家賃の支払い方法(前家賃か後家賃か)は、自分で選べますか?
残念ながら、入居者が家賃の支払い方法を基本的に選ぶことはできません。物件ごとに支払いサイクルが決まっているため、契約前にどちらの方法かを確認することが大切です。
「前家賃」のメリット・デメリットを教えてください。
貸主にとって前家賃は、家賃滞納リスクを抑えられるメリットがあります。入居者にとっては、退去月の家賃負担が事前に分かり計画しやすい一方、入居時の初期費用に前家賃分が必要になる点がデメリットと感じるかもしれません。
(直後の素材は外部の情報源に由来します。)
<file path="config.mk">
export PLATFORM = sky130hd
export DESIGN_NAME = alarm_ring_controller_flat
export DESIGN_NICKNAME = d
export VERILOG_FILES = /design/src/rtl/alarm_ring_controller_if.sv /design/src/rtl/alarm_ring_controller.sv /design/src/flat_wrapper.sv
export SDC_FILE = /design/constraint.sdc
export NUM_CORES = 1
export LEC_CHECK = 0
export ABC_CLOCK_PERIOD_IN_PS = 2550
export CORE_ASPECT_RATIO = 1.5
export CORE_MARGIN = 3
export CORE_UTILIZATION = 45
export CTS_BUF_LIST = sky130_fd_sc_hd__clkbuf_4 sky130_fd_sc_hd__clkbuf_8
export DETAILED_ROUTE_END_ITERATION = 6
export PLACE_DENSITY_LB_ADDON = 0.3
export SLEW_MARGIN = 20
export SYNTH_ARGS = -nofsm -noshare
export SYNTH_HDL_FRONTEND = slang
export SYNTH_SLANG_ARGS = --single-unit
</file>
<file path="constraint.sdc">
create_clock -name clk -period 2.55 [get_ports clk]
set_input_delay 0.51 -clock clk [delete_from_list [all_inputs] [get_ports clk]]
set_output_delay 0.51 -clock clk [all_outputs]
set_load 0.005 [all_outputs]
</file>
<file path="src/rtl/alarm_ring_controller_if.sv">
// Alarm-path signal bundle between the time-of-day block and the ring controller.
// The controller sits on the slave side; the time source and buttons drive the master side.
interface alarm_ring_controller_if;
  logic       min_tick;
  logic       sec_tick;
  logic [4:0] cur_hours;
  logic [5:0] cur_minutes;
  logic [4:0] alarm_hours;
  logic [5:0] alarm_minutes;
  logic       alarm_en;
  logic       stop_btn;
  logic       snooze_btn;
  logic       buzzer;
  logic       ringing;
  logic       snoozing;
  logic [1:0] snooze_count;
  logic [1:0] state;

  modport slave (
    input  min_tick,
    input  sec_tick,
    input  cur_hours,
    input  cur_minutes,
    input  alarm_hours,
    input  alarm_minutes,
    input  alarm_en,
    input  stop_btn,
    input  snooze_btn,
    output buzzer,
    output ringing,
    output snoozing,
    output snooze_count,
    output state
  );

  modport master (
    output min_tick,
    output sec_tick,
    output cur_hours,
    output cur_minutes,
    output alarm_hours,
    output alarm_minutes,
    output alarm_en,
    output stop_btn,
    output snooze_btn,
    input  buzzer,
    input  ringing,
    input  snoozing,
    input  snooze_count,
    input  state
  );
endinterface

</file>
<file path="src/rtl/alarm_ring_controller.sv">
// Alarm ring sequencer: minute-boundary match, buzzer drive,
// stop/snooze handling with bounded snoozes and unattended-ring timeout.
module alarm_ring_controller #(
  parameter int SNOOZE_MIN       = 5,
  parameter int RING_TIMEOUT_MIN = 10,
  parameter int MAX_SNOOZE       = 3
) (
  input logic                  clk,
  input logic                  rst_n,
  alarm_ring_controller_if.slave bus
);

  typedef enum logic [1:0] {
    DISARMED = 2'd0,
    ARMED    = 2'd1,
    RINGING  = 2'd2,
    SNOOZE   = 2'd3
  } state_e;

  localparam logic [4:0] SNZ  = 5'(SNOOZE_MIN);
  localparam logic [4:0] TMO  = 5'(RING_TIMEOUT_MIN);
  localparam logic [1:0] MAXS = 2'(MAX_SNOOZE);

  state_e     state_q, state_d;
  logic       buz_q, buz_d;
  logic [1:0] sc_q, sc_d;
  logic [4:0] cnt_q, cnt_d;
  logic       ring_q, snz_q;
  logic       stop_q, snzb_q;

  logic stop_e;
  logic snz_e;
  logic match;

  always_comb begin
    stop_e = bus.stop_btn & ~stop_q;
    snz_e  = bus.snooze_btn & ~snzb_q;
    match  = bus.min_tick
           && (bus.alarm_hours < 5'd24)
           && (bus.alarm_minutes < 6'd60)
           && (bus.cur_hours == bus.alarm_hours)
           && (bus.cur_minutes == bus.alarm_minutes);
  end

  always_comb begin
    state_d = state_q;
    buz_d   = buz_q;
    sc_d    = sc_q;
    cnt_d   = cnt_q;
    if (!bus.alarm_en) begin
      state_d = DISARMED;
      buz_d   = 1'b0;
      sc_d    = 2'd0;
      cnt_d   = 5'd0;
    end else begin
      unique case (state_q)
        DISARMED: state_d = ARMED;
        ARMED: begin
          if (match) begin
            state_d = RINGING;
            buz_d   = 1'b1;
            sc_d    = 2'd0;
            cnt_d   = 5'd0;
          end
        end
        RINGING: begin
          if (stop_e) begin
            state_d = ARMED;
            buz_d   = 1'b0;
            sc_d    = 2'd0;
            cnt_d   = 5'd0;
          end else if (snz_e && (sc_q < MAXS)) begin
            state_d = SNOOZE;
            buz_d   = 1'b0;
            sc_d    = sc_q + 2'd1;
            cnt_d   = SNZ;
          end else begin
            if (bus.sec_tick) buz_d = ~buz_q;
            // timeout wins over a same-cycle buzzer toggle
            if (bus.min_tick) begin
              if (cnt_q + 5'd1 == TMO) begin
                state_d = ARMED;
                buz_d   = 1'b0;
                sc_d    = 2'd0;
                cnt_d   = 5'd0;
              end else begin
                cnt_d = cnt_q + 5'd1;
              end
            end
          end
        end
        SNOOZE: begin
          if (stop_e) begin
            state_d = ARMED;
            buz_d   = 1'b0;
            sc_d    = 2'd0;
            cnt_d   = 5'd0;
          end else if (bus.min_tick) begin
            if (cnt_q == 5'd1) begin
              state_d = RINGING;
              buz_d   = 1'b1;
              cnt_d   = 5'd0;
            end else begin
              cnt_d = cnt_q - 5'd1;
            end
          end
        end
      endcase
    end
  end

  always_ff @(posedge clk or negedge rst_n) begin
    if (!rst_n) begin
      state_q <= DISARMED;
      buz_q   <= 1'b0;
      sc_q    <= 2'd0;
      cnt_q   <= 5'd0;
      ring_q  <= 1'b0;
      snz_q   <= 1'b0;
      stop_q  <= 1'b0;
      snzb_q  <= 1'b0;
    end else begin
      state_q <= state_d;
      buz_q   <= buz_d;
      sc_q    <= sc_d;
      cnt_q   <= cnt_d;
      ring_q  <= (state_d == RINGING);
      snz_q   <= (state_d == SNOOZE);
      stop_q  <= bus.stop_btn;
      snzb_q  <= bus.snooze_btn;
    end
  end

  assign bus.buzzer       = buz_q;
  assign bus.ringing      = ring_q;
  assign bus.snoozing     = snz_q;
  assign bus.snooze_count = sc_q;
  assign bus.state        = state_q;

endmodule

</file>
<file path="src/flat_wrapper.sv">
// flat-port wrapper written by rule: the top's interface ports become plain ports
module alarm_ring_controller_flat 
#(
  parameter int SNOOZE_MIN       = 5,
  parameter int RING_TIMEOUT_MIN = 10,
  parameter int MAX_SNOOZE       = 3
)
  (clk, rst_n, bus_min_tick, bus_sec_tick, bus_cur_hours, bus_cur_minutes, bus_alarm_hours, bus_alarm_minutes, bus_alarm_en, bus_stop_btn, bus_snooze_btn, bus_buzzer, bus_ringing, bus_snoozing, bus_snooze_count, bus_state);
  alarm_ring_controller_if bus_i ();
  input logic clk;
  input logic rst_n;
  input wire logic [$bits(bus_i.min_tick)-1:0] bus_min_tick;
  input wire logic [$bits(bus_i.sec_tick)-1:0] bus_sec_tick;
  input wire logic [$bits(bus_i.cur_hours)-1:0] bus_cur_hours;
  input wire logic [$bits(bus_i.cur_minutes)-1:0] bus_cur_minutes;
  input wire logic [$bits(bus_i.alarm_hours)-1:0] bus_alarm_hours;
  input wire logic [$bits(bus_i.alarm_minutes)-1:0] bus_alarm_minutes;
  input wire logic [$bits(bus_i.alarm_en)-1:0] bus_alarm_en;
  input wire logic [$bits(bus_i.stop_btn)-1:0] bus_stop_btn;
  input wire logic [$bits(bus_i.snooze_btn)-1:0] bus_snooze_btn;
  output wire logic [$bits(bus_i.buzzer)-1:0] bus_buzzer;
  output wire logic [$bits(bus_i.ringing)-1:0] bus_ringing;
  output wire logic [$bits(bus_i.snoozing)-1:0] bus_snoozing;
  output wire logic [$bits(bus_i.snooze_count)-1:0] bus_snooze_count;
  output wire logic [$bits(bus_i.state)-1:0] bus_state;
  assign bus_i.min_tick = bus_min_tick;
  assign bus_i.sec_tick = bus_sec_tick;
  assign bus_i.cur_hours = bus_cur_hours;
  assign bus_i.cur_minutes = bus_cur_minutes;
  assign bus_i.alarm_hours = bus_alarm_hours;
  assign bus_i.alarm_minutes = bus_alarm_minutes;
  assign bus_i.alarm_en = bus_alarm_en;
  assign bus_i.stop_btn = bus_stop_btn;
  assign bus_i.snooze_btn = bus_snooze_btn;
  assign bus_buzzer = bus_i.buzzer;
  assign bus_ringing = bus_i.ringing;
  assign bus_snoozing = bus_i.snoozing;
  assign bus_snooze_count = bus_i.snooze_count;
  assign bus_state = bus_i.state;
  alarm_ring_controller #(.SNOOZE_MIN(SNOOZE_MIN), .RING_TIMEOUT_MIN(RING_TIMEOUT_MIN), .MAX_SNOOZE(MAX_SNOOZE)) u_core (.clk(clk), .rst_n(rst_n), .bus(bus_i));
endmodule
</file>
**Word-level counts from Yosys, hierarchy flattened**

Cells that the tools add are included.

- Output and inout bits: 7
- Logic and storage cells: 83
- Bits of input ports: 29
- Register bits: 14

- Muxes and demuxes: 39
- Reductions and logical operators: 9
- $lt $le $gt $ge: 3
- Eq/ne operators: 16
- Bitwise logic cells: 5
- Add/sub/neg operators: 3

Operator list:

| cell | number |
|---|---|
| 5-bit 2-to-1 mux | 9 |
| 2-bit 2-to-1 mux | 16 |
| 5-bit case mux with 3 select lines | 1 |
| 1-bit 2-to-1 mux | 10 |
| 2-bit == test, second input constant | 4 |
| 2-bit case mux with 4 select lines | 1 |
| 4-bit AND reduction | 2 |
| 6-bit == test | 1 |
| 6-bit < comparator, second input constant | 1 |
| 3-bit by 2-bit inequality test with 1-bit output, second input constant | 2 |
| 2-bit case mux with 3 select lines | 1 |
| 5-bit by 1-bit adder with 5-bit output, second input constant | 1 |
| 5-bit by 1-bit == test with 1-bit output, second input constant | 1 |
| 5-bit by 4-bit == test with 1-bit output, second input constant | 1 |
| 5-bit == test | 1 |
| 1-bit logical AND | 5 |
| 5-bit < comparator, second input constant | 1 |
| 5-bit by 2-bit inequality test with 1-bit output, second input constant | 1 |
| 5-bit by 3-bit inequality test with 1-bit output, second input constant | 1 |
| 5-bit AND reduction | 1 |
| 5-bit by 1-bit subtractor with 5-bit output, second input constant | 1 |
| 4-bit by 1-bit inequality test with 1-bit output, second input constant | 1 |
| 4-bit by 2-bit inequality test with 1-bit output, second input constant | 1 |
| 4-bit by 3-bit inequality test with 1-bit output, second input constant | 1 |
| 7 further kinds | 10 |

**Logic depth before layout (Yosys ltp)**

- Depth after elaboration: 9
- Depth in mapped cells: 8
- Depth with buffers taken out: 8

**Worst setup path before layout**

OpenSTA, ideal clock, no wires.

- Path type: input-to-reg
- From: in bus_alarm_hours[3]
- To: reg u_core.cnt_q[4]
- Setup slack: 588 ps
- Path buffers: 0
- Stages on the path: 6
- Data required time: 2425 ps
- Setup time: 125 ps
- Arrival: 1837 ps
- Cell sequence: and3b_1 o2111ai_1 o41a_1 or2_1 a311oi_2 o31ai_1

- Longest elaborated chain between the ends: 7
- Elaborated cells between the ends (all ways): 8
- Classes of those cells: order compare: 1; eq/ne: 2; reduce/logical: 5

Ends and longest elaborated chain:

| element | line | source |
|---|---|---|
| start: declaration | flat_wrapper.sv:16 | `input wire logic [$bits(bus_i.alarm_hours)-1:0] bus_alarm_hours;` |
| 5-bit < comparator | alarm_ring_controller.sv:39 | `&& (bus.alarm_hours < 5'd24)` |
| 1-bit logical AND | alarm_ring_controller.sv:39 |  |
| 1-bit logical AND | alarm_ring_controller.sv:40 | `&& (bus.alarm_minutes < 6'd60)` |
| 1-bit logical AND * | alarm_ring_controller.sv:41 | `&& (bus.cur_hours == bus.alarm_hours)` |
| 1-bit logical AND * | alarm_ring_controller.sv:42 | `&& (bus.cur_minutes == bus.alarm_minutes);` |
| 3-bit by 2-bit inequality test with 1-bit output (no line) * | n/a |  |
| 4-bit AND reduction (no line) * | n/a |  |
| end signal: assignment | alarm_ring_controller.sv:126 | `cnt_q <= cnt_d;` |
| end: declaration | alarm_ring_controller.sv:27 | `logic [4:0] cnt_q, cnt_d;` |

Mark *: on every way between the ends. The rest lies on a longest branch, timed or not.
A chain may end at the register's enable or synchronous reset.

**Worst setup path after layout**

Same ends and word-level chain as after synthesis.

==> key figures <==
Status
  – Status: finished clean

Global route
  – Met2 Use GR: 0.3624
  – First-pass GRT wire length: 5181 um
  – Largest net degree at the start of global routing: 17
  – Met3 usage: 0.02632
  – Global-route usage over all layers: 0.2144
  – Initial antenna violation count: 0
  – Vias in the first global route: 1199
  – GRT overflow: 0
  – GRT Max-Usage Layer: met2
  – Met1 Use GR: 0.2625

Detailed routing
  – Pre-antenna DRT Iters: 4
  – DRT iter0 DRCs: 46
  – DR DRC count: 0
  – Vias: 1261
  – Routed Antenna Nets: 0
  – Drt wl/cell: 16.53 um
  – Drt via density: 6.121
  – Detailed-route wire length: 3406 um

CTS
  – # H-tree levels: 1
  – CTS tree: yes
  – Worst skew pair latency: 0.28 ns
  – Clock root buffer: clkbuf_4
  – Hold-fix buffers, CTS: 0
  – Gates resized, CTS repair: 0
  – Total clock sinks: 14
  – Setup bufs post-CTS: 0
  – CTS Buf Count: 3
  – CTS clk-pin slew, worst paths: 0.09 ns
  – Longest Clk Path Bufs: 2

Logic synthesis
  – Syn avg cell area: 8.186 sq um
  – Async S/R FF share, synth: 1.000
  – Yosys cell types: 44
  – Syn nets: 176
  – Post-synth EDFFs: 0
  – Post-synth top flop: dfrtp_1
  – Mapped cell area: 1162 sq um
  – Yosys Warn Count: 0
  – #FFs+latches synth: 14
  – Synth Instances: 142
  – Post-synthesis sequential area ratio: 0.3014

Setup path
  – Worst endpoint required time: 2.72 ns
  – R2r setup slk: 0.44 ns
  – Top delay family on crit path: compound AO/OA/AOI/OAI gates
  – Critical path class: in -> reg
  – Crit path DAT: 2.37 ns
  – Worst setup EP type: register
  – Worst-path fanout max: 3
  – Worst Setup Start Kind: input pin
  – WP buf/inv: 1
  – Crit-path max cell delay: 0.46 ns
  – Crit-path slowest cell: o41a_1
  – Crit-path cells: clkdlybuf4s50_1 > and3b_1 > o2111ai_1 > o41a_1 > or2_1 > a311oi_2 > o31ai_1

Timing
  – Slew Viols, Final: 0
  – Max Freq: 0.4549 GHz
  – Final hold vios: 0
  – Worst hold margin: 0.5579 ns
  – Setup tns final: 0 ns
  – Worst Tran Pin Value: 0.6578 ns
  – Final setup vio count: 0
  – Slew headroom: 0.5601
  – Clock Skew: 0.002764 ns
  – Final worst slack: 0.3517 ns
  – Crit path time final: 2.198 ns
  – RSZ-0062 raised after global routing: false
  – Period utilisation layout: 0.8621

Floorplan
  – Core region area: 2338 sq um
  – Die ar.: 3241 sq um
  – # IOs: 36
  – # rows: 21
  – Die Span Y: 68.25 um
  – Initial core utilization: 0.4971
  – Die Wd: 47.50 um

Place
  – I/O Buffers: 35
  – Routability Congestion: 0.8583
  – Pre-CTS setup slack: 0.04287 ns
  – Detailed placement HPWL: 2662 um

Cells and area
  – Share of layout cells above drive strength 1: 0.09290
  – Final nets: 218
  – Syn-to-layout area delta: 38.86%
  – Diodes inserted: 0

Power and ir drop
  – Worst vdd ir: 0.2773 mV
  – Switch share: 0.2497
  – Internal: 373.7 uW
  – Leakage: 0.6497 nW
  – Sequential fraction of design power: 0.452
  – NetSw: 124.4 uW
  – Comb pwr share: 0.214
  – Power density over the cells: 308.6 nW/um^2
  – Clk pwr share: 0.334
  – Final Total Pwr: 498.2 uW

Min path
  – HP Class: reg -> reg

Flow run
  – Maxcap violations: 0
kinds of logic (layout without fill, tap and decap cells):
logic type	after synthesis	after routing	share of synthesized area
AOI/OAI and AO/OA	37	37	0.2261
xor gates and xnor gates	11	11	0.08288
adders and majority gates	5	5	0.05382
buffers and inverters	14	55	0.04628
DFF	14	14	0.3014
muxes	2	2	0.01722
and+or+nand+nor	59	59	0.2723
power groups by stage:
stage | sequential [mW] | clock (mW) | combinational, mW
after floorplan | 0.230 | 0 | 0.0389
after global placement | 0.230 | 0 | 0.102
after detailed placement | 0.230 | 0 | 0.105
after CTS | 0.225 | 0.165 | 0.106
after global routing | 0.225 | 0.171 | 0.115
final | 0.225 | 0.166 | 0.106
cell usage after synthesis (2+ instances only):
| cell type | number | area, sq um |
|---|---|---|
| xnor2_1 | 11 | 96.34 |
| inv_1 | 8 | 30.03 |
| o21ai_0 | 7 | 35.03 |
| ha_1 | 5 | 62.56 |
| o32ai_1 | 2 | 17.52 |
| nand4_1 | 5 | 31.28 |
| nor2_1 | 12 | 45.04 |
| nand2_1 | 14 | 52.55 |
| and2_1 | 3 | 18.77 |
| and3_1 | 2 | 12.51 |
| nor2b_1 | 2 | 12.51 |
| a21oi_1 | 8 | 40.04 |
| clkbuf_1 | 5 | 18.77 |
| nor3_1 | 4 | 20.02 |
| nor4_1 | 3 | 18.77 |
| dfrtp_1 | 14 | 350.3 |
| a31oi_1 | 4 | 25.02 |
| nand3_1 | 5 | 25.02 |
| o31ai_1 | 2 | 15.01 |
| mux2i_1 | 2 | 20.02 |
per-layer routing:
metal / wire (um) / vias to the layer above / share of wire
met3: 156 / 13 / 0.046
li1: - / 605 / -
met4: 101 / 0 / 0.030
met1: 1310 / 596 / 0.38
met2: 1838 / 47 / 0.54
met5: 0 / - / 0
cell usage in the layout (no fill, tap or decap), types with 2 or more instances in the layout:
cell type,count
nand3_1,5
nor2_1,12
o32ai_1,2
nand2_1,14
clkdlybuf4s50_1,35
nor2b_1,2
o21ai_0,7
clkbuf_4,3
and2_1,3
a21oi_1,8
inv_1,8
mux2i_1,2
a31oi_1,4
xnor2_1,11
nor3_1,4
dfrtp_1,14
ha_1,5
and3_1,2
buf_4,8
nor4_1,3
nand4_1,5
o31ai_1,2
state kept, by name, summed over array words and instances (netlist names):
name	count
u_core.bus.buzzer	1
u_core.bus.snoozing	1
u_core.bus.state	2
u_core.cnt_q	5
u_core.bus.snooze_count	2
u_core.snzb_q	1
u_core.stop_q	1
u_core.bus.ringing	1
stage by stage:
step,util,instances,instance area [sq um]
2_1_floorplan,-,142,1162
3_3_place_gp,0.6747,202,1578
3_5_place_dp,0.6747,202,1578
4_1_cts,0.6902,206,1614
5_1_grt,0.6902,206,1614
6_report,0.6902,206,1614
final timing paths:
kind | from | endpoint | cells after the start
max in group asynchronous | rst_n | u_core.bus.snoozing | 1
max reg2reg | u_core.cnt_q[0] | u_core.bus.snoozing | 6
min in group asynchronous | rst_n | u_core.cnt_q[1] | 1
min | u_core.bus.snooze_count[1] | u_core.bus.snooze_count[1] | 1
max | bus_alarm_hours[3] | u_core.cnt_q[4] | 7
min reg2reg | u_core.bus.snooze_count[1] | u_core.bus.snooze_count[1] | 1
final cells by class:
| class | count | area [sq um] |
|---|---|---|
| well taps | 23 | 28.78 |
| repair buffers | 43 | 410.4 |
| clock buffers | 4 | 36.28 |
| fillers | 204 | 724.4 |
| multi-input cells | 114 | 758.2 |
| inverters | 8 | 30.03 |
| flip-flops and latches | 14 | 350.3 |
Power figures use the tool's default switching activity.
支払いサイクルについて、契約前に特に注意すべきことはありますか?
契約前には、賃貸借契約書をよく読み、家賃の支払いサイクル(前家賃か後家賃か)、支払期日、支払い方法(口座振替、振込など)を把握しておくことが重要です。疑問点があれば、契約を結ぶ前に不動産会社へ必ず確認しましょう。